(EXTRACTED DATA)
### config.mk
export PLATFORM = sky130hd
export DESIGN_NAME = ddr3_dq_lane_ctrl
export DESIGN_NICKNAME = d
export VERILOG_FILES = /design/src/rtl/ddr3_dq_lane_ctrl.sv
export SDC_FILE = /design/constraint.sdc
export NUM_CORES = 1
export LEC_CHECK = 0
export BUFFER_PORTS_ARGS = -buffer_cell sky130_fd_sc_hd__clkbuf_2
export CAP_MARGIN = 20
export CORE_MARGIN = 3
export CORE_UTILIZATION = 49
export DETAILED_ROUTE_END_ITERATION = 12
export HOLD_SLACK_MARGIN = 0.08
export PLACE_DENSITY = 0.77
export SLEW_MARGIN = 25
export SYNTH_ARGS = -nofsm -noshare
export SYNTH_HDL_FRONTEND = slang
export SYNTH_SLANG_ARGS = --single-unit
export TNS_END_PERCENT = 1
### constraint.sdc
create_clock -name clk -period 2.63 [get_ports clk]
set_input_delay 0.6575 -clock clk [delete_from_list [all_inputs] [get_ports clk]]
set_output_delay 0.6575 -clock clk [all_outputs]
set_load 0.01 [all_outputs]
(End EXTRACTED DATA)
(EXTRACTED DATA)
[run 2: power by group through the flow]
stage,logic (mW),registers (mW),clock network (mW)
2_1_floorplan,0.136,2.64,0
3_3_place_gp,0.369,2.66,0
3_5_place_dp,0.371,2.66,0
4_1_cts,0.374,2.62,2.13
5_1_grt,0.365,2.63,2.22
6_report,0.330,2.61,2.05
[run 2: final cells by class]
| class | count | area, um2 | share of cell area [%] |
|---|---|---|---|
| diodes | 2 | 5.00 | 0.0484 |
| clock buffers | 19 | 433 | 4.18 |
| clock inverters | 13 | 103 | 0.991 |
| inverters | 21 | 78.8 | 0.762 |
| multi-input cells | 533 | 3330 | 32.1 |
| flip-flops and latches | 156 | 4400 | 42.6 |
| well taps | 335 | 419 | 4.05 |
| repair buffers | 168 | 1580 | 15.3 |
(End EXTRACTED DATA)
(EXTRACTED DATA)
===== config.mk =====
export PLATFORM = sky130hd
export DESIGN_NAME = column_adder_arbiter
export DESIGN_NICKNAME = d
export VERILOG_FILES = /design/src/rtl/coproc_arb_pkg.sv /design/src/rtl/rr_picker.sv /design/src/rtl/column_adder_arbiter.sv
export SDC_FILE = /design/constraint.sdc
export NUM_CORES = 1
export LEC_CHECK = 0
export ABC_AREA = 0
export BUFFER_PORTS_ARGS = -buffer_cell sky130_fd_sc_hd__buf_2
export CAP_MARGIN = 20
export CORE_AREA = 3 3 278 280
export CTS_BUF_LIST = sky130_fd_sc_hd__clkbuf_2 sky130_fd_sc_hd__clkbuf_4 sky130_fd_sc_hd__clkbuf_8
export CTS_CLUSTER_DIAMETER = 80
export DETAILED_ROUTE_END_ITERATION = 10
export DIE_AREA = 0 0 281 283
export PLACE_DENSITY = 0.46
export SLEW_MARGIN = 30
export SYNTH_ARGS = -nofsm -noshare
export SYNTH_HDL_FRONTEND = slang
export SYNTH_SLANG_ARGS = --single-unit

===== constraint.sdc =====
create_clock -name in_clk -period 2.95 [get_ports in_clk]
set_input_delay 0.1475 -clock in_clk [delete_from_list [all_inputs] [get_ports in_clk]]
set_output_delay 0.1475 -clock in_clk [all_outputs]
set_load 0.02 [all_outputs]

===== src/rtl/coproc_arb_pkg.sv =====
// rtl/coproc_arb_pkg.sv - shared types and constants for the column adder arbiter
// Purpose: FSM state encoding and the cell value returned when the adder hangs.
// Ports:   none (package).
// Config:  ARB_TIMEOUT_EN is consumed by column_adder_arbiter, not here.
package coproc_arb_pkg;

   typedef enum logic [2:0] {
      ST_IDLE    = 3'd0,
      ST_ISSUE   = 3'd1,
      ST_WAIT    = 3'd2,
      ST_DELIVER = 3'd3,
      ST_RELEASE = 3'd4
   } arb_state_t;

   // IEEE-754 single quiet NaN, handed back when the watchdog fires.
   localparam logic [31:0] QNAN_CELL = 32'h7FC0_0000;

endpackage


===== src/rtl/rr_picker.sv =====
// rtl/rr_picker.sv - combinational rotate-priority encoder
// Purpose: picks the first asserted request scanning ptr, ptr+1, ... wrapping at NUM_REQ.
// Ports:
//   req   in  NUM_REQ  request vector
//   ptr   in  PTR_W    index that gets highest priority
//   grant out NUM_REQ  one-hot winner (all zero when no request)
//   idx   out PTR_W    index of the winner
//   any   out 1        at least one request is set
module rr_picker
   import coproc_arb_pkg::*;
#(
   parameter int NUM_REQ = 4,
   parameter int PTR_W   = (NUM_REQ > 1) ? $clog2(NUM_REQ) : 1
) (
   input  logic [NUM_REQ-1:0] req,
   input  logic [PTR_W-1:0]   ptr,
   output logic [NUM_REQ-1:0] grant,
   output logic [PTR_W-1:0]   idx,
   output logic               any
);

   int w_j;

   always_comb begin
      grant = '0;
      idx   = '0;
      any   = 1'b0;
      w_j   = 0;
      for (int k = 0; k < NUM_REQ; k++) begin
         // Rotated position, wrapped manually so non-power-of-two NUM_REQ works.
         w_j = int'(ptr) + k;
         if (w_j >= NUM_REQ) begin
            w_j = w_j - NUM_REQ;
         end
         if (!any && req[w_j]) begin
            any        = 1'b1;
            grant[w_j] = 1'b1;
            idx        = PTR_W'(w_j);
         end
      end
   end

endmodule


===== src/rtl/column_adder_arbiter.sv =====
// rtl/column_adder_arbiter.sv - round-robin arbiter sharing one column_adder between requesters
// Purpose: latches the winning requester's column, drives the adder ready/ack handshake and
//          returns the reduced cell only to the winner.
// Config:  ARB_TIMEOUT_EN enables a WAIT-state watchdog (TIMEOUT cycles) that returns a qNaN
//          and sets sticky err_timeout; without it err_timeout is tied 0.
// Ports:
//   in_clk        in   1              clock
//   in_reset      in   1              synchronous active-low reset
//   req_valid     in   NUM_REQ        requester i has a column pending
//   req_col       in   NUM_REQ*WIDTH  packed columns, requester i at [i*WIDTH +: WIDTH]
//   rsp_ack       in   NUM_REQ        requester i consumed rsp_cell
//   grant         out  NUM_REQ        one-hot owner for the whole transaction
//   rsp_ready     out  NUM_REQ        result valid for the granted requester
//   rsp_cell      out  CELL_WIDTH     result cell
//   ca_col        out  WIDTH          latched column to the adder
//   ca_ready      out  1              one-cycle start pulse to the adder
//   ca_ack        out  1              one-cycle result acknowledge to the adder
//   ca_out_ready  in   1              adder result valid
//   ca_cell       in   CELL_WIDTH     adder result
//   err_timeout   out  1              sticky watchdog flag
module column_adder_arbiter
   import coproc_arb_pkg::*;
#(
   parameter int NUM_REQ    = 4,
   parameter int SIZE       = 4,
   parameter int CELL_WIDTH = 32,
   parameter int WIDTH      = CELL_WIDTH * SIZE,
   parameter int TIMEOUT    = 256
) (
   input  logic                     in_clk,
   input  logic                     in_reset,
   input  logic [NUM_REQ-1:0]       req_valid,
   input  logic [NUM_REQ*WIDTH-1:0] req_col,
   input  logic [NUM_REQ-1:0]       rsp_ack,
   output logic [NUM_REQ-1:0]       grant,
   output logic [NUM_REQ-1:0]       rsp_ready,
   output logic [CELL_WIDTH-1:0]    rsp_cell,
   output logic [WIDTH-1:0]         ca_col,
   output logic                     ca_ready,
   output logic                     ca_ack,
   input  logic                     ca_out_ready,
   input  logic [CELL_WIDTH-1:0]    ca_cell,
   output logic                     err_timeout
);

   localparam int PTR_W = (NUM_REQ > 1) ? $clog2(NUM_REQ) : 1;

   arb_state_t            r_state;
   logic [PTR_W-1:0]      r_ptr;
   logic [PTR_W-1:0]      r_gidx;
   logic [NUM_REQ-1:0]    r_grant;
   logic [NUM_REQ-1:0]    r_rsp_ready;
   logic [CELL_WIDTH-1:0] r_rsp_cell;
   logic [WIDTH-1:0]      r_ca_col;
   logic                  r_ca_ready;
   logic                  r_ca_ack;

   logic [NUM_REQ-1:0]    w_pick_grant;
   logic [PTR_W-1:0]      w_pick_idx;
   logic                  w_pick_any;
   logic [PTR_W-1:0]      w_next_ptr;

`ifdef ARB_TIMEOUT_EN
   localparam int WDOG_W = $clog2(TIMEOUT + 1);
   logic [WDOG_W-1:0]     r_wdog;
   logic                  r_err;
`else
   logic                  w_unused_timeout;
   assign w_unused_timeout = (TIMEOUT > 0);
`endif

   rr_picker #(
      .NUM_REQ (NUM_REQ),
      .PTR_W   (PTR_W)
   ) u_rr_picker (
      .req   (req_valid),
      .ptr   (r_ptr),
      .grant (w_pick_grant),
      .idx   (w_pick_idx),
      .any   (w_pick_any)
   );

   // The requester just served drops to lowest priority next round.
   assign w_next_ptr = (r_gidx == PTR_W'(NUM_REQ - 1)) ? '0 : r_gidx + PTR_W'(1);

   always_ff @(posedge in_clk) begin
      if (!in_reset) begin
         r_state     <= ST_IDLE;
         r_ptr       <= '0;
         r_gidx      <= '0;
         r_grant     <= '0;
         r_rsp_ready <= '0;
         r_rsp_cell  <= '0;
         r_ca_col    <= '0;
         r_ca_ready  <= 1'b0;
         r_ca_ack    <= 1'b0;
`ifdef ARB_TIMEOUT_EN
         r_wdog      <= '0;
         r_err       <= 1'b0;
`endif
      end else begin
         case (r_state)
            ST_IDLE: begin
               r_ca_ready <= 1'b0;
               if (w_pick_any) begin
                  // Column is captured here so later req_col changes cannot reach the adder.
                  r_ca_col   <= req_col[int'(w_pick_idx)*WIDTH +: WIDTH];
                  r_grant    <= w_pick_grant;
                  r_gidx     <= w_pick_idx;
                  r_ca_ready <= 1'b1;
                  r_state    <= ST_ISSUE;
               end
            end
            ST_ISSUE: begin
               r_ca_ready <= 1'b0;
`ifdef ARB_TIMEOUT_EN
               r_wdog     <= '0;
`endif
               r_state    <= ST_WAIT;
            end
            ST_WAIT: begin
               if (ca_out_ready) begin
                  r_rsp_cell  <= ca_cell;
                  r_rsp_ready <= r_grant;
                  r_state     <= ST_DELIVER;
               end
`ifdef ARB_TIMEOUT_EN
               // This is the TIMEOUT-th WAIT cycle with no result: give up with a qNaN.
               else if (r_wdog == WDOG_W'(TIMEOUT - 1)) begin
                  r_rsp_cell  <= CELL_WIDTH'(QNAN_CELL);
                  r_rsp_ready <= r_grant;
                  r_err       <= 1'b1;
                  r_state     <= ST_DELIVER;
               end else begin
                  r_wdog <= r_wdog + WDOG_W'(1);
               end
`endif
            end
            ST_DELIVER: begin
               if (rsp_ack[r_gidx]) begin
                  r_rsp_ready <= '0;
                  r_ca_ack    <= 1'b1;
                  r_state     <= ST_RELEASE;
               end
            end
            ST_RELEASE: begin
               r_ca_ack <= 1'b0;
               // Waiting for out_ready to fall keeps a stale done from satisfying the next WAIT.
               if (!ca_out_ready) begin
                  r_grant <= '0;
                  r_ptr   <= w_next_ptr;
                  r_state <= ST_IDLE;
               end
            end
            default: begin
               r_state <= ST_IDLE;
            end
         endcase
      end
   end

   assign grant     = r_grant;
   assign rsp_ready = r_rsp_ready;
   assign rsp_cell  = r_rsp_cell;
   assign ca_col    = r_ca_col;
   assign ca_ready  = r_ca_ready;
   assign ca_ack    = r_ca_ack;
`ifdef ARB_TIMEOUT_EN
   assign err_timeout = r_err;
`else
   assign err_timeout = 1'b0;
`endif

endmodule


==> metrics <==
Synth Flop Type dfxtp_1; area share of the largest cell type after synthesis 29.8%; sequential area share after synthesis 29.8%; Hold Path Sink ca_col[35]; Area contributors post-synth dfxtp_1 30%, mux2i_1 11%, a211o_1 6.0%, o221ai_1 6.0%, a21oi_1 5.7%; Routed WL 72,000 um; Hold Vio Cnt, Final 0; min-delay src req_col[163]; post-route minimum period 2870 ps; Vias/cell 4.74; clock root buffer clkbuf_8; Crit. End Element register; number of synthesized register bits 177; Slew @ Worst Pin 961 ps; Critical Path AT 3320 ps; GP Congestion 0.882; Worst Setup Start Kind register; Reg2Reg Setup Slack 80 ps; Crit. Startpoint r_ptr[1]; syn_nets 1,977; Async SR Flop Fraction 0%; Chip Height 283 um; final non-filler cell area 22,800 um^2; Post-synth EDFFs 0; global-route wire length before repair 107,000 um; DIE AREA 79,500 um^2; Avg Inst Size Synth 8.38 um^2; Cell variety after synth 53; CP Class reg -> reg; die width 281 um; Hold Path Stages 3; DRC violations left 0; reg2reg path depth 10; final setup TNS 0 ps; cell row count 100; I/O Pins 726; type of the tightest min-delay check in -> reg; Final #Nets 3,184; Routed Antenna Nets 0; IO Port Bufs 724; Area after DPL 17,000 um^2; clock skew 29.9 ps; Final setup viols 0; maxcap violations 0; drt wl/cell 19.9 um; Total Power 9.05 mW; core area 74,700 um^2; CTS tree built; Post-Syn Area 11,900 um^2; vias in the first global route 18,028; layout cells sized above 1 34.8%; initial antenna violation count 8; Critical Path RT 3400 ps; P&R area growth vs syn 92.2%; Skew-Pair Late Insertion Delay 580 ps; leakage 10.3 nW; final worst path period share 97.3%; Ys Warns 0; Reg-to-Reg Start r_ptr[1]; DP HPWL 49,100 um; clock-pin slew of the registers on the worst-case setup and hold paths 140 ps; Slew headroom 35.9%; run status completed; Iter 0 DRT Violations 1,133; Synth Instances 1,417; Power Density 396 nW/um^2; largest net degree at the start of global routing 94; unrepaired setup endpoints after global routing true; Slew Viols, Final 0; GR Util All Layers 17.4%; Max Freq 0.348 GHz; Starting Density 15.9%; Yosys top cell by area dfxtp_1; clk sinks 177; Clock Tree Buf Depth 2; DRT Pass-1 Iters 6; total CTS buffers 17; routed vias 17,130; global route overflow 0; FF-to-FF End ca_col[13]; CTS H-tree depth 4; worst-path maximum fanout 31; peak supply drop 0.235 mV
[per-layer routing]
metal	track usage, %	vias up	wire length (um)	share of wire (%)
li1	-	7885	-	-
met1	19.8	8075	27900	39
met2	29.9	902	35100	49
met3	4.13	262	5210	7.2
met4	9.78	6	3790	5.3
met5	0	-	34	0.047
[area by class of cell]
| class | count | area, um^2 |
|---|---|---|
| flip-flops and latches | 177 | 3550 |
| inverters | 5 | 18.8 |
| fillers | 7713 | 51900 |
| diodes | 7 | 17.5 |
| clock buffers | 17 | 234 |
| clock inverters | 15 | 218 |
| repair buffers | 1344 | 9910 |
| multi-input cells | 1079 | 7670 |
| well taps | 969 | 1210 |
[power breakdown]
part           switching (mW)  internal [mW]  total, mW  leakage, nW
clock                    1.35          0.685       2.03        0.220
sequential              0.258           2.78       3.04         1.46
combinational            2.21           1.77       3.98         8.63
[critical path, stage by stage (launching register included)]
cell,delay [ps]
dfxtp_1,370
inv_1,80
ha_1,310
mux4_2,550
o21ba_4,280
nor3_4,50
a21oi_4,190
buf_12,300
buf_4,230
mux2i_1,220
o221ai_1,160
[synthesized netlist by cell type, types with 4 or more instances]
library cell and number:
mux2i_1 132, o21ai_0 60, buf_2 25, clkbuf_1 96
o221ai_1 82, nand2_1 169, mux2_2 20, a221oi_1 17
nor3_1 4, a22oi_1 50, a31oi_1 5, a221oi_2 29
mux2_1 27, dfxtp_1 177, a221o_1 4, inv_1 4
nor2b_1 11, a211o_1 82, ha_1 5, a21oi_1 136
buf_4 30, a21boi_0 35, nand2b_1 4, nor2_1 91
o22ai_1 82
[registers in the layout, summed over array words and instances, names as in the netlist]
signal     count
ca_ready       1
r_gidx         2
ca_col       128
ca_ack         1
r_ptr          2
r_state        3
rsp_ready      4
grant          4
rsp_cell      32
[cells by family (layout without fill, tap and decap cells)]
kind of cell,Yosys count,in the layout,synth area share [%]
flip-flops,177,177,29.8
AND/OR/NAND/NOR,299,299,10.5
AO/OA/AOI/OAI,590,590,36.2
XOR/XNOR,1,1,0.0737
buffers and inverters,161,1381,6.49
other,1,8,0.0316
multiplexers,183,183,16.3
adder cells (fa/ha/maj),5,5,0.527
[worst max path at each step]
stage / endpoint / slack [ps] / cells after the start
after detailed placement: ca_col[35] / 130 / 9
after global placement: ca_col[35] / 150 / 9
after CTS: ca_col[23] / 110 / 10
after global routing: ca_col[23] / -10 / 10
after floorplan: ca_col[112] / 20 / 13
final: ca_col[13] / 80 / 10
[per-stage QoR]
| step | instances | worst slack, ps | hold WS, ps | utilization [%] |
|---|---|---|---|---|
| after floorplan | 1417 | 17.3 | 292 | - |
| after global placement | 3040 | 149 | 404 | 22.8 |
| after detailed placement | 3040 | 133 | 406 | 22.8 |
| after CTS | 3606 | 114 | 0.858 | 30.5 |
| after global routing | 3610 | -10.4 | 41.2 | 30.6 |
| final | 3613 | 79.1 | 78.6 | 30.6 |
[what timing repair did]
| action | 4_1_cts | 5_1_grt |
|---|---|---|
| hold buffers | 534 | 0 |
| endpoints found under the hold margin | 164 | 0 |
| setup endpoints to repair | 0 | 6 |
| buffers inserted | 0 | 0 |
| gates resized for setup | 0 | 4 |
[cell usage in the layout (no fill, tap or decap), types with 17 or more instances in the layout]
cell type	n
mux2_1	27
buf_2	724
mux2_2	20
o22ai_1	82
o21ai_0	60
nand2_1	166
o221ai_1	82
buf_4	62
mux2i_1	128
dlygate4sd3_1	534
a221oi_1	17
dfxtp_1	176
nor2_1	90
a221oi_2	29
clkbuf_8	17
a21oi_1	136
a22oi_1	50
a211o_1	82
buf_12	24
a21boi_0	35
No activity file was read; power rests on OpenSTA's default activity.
(End EXTRACTED DATA)
EXERCISE DESCRIPTION >> What are the lines, exactly as written above, from the line with "cell area [%] |" to the line with "1580 | 15.3 |", both included? Output only those.

ANSWER SECTION >>
| class | count | area, um2 | share of cell area [%] |
|---|---|---|---|
| diodes | 2 | 5.00 | 0.0484 |
| clock buffers | 19 | 433 | 4.18 |
| clock inverters | 13 | 103 | 0.991 |
| inverters | 21 | 78.8 | 0.762 |
| multi-input cells | 533 | 3330 | 32.1 |
| flip-flops and latches | 156 | 4400 | 42.6 |
| well taps | 335 | 419 | 4.05 |
| repair buffers | 168 | 1580 | 15.3 |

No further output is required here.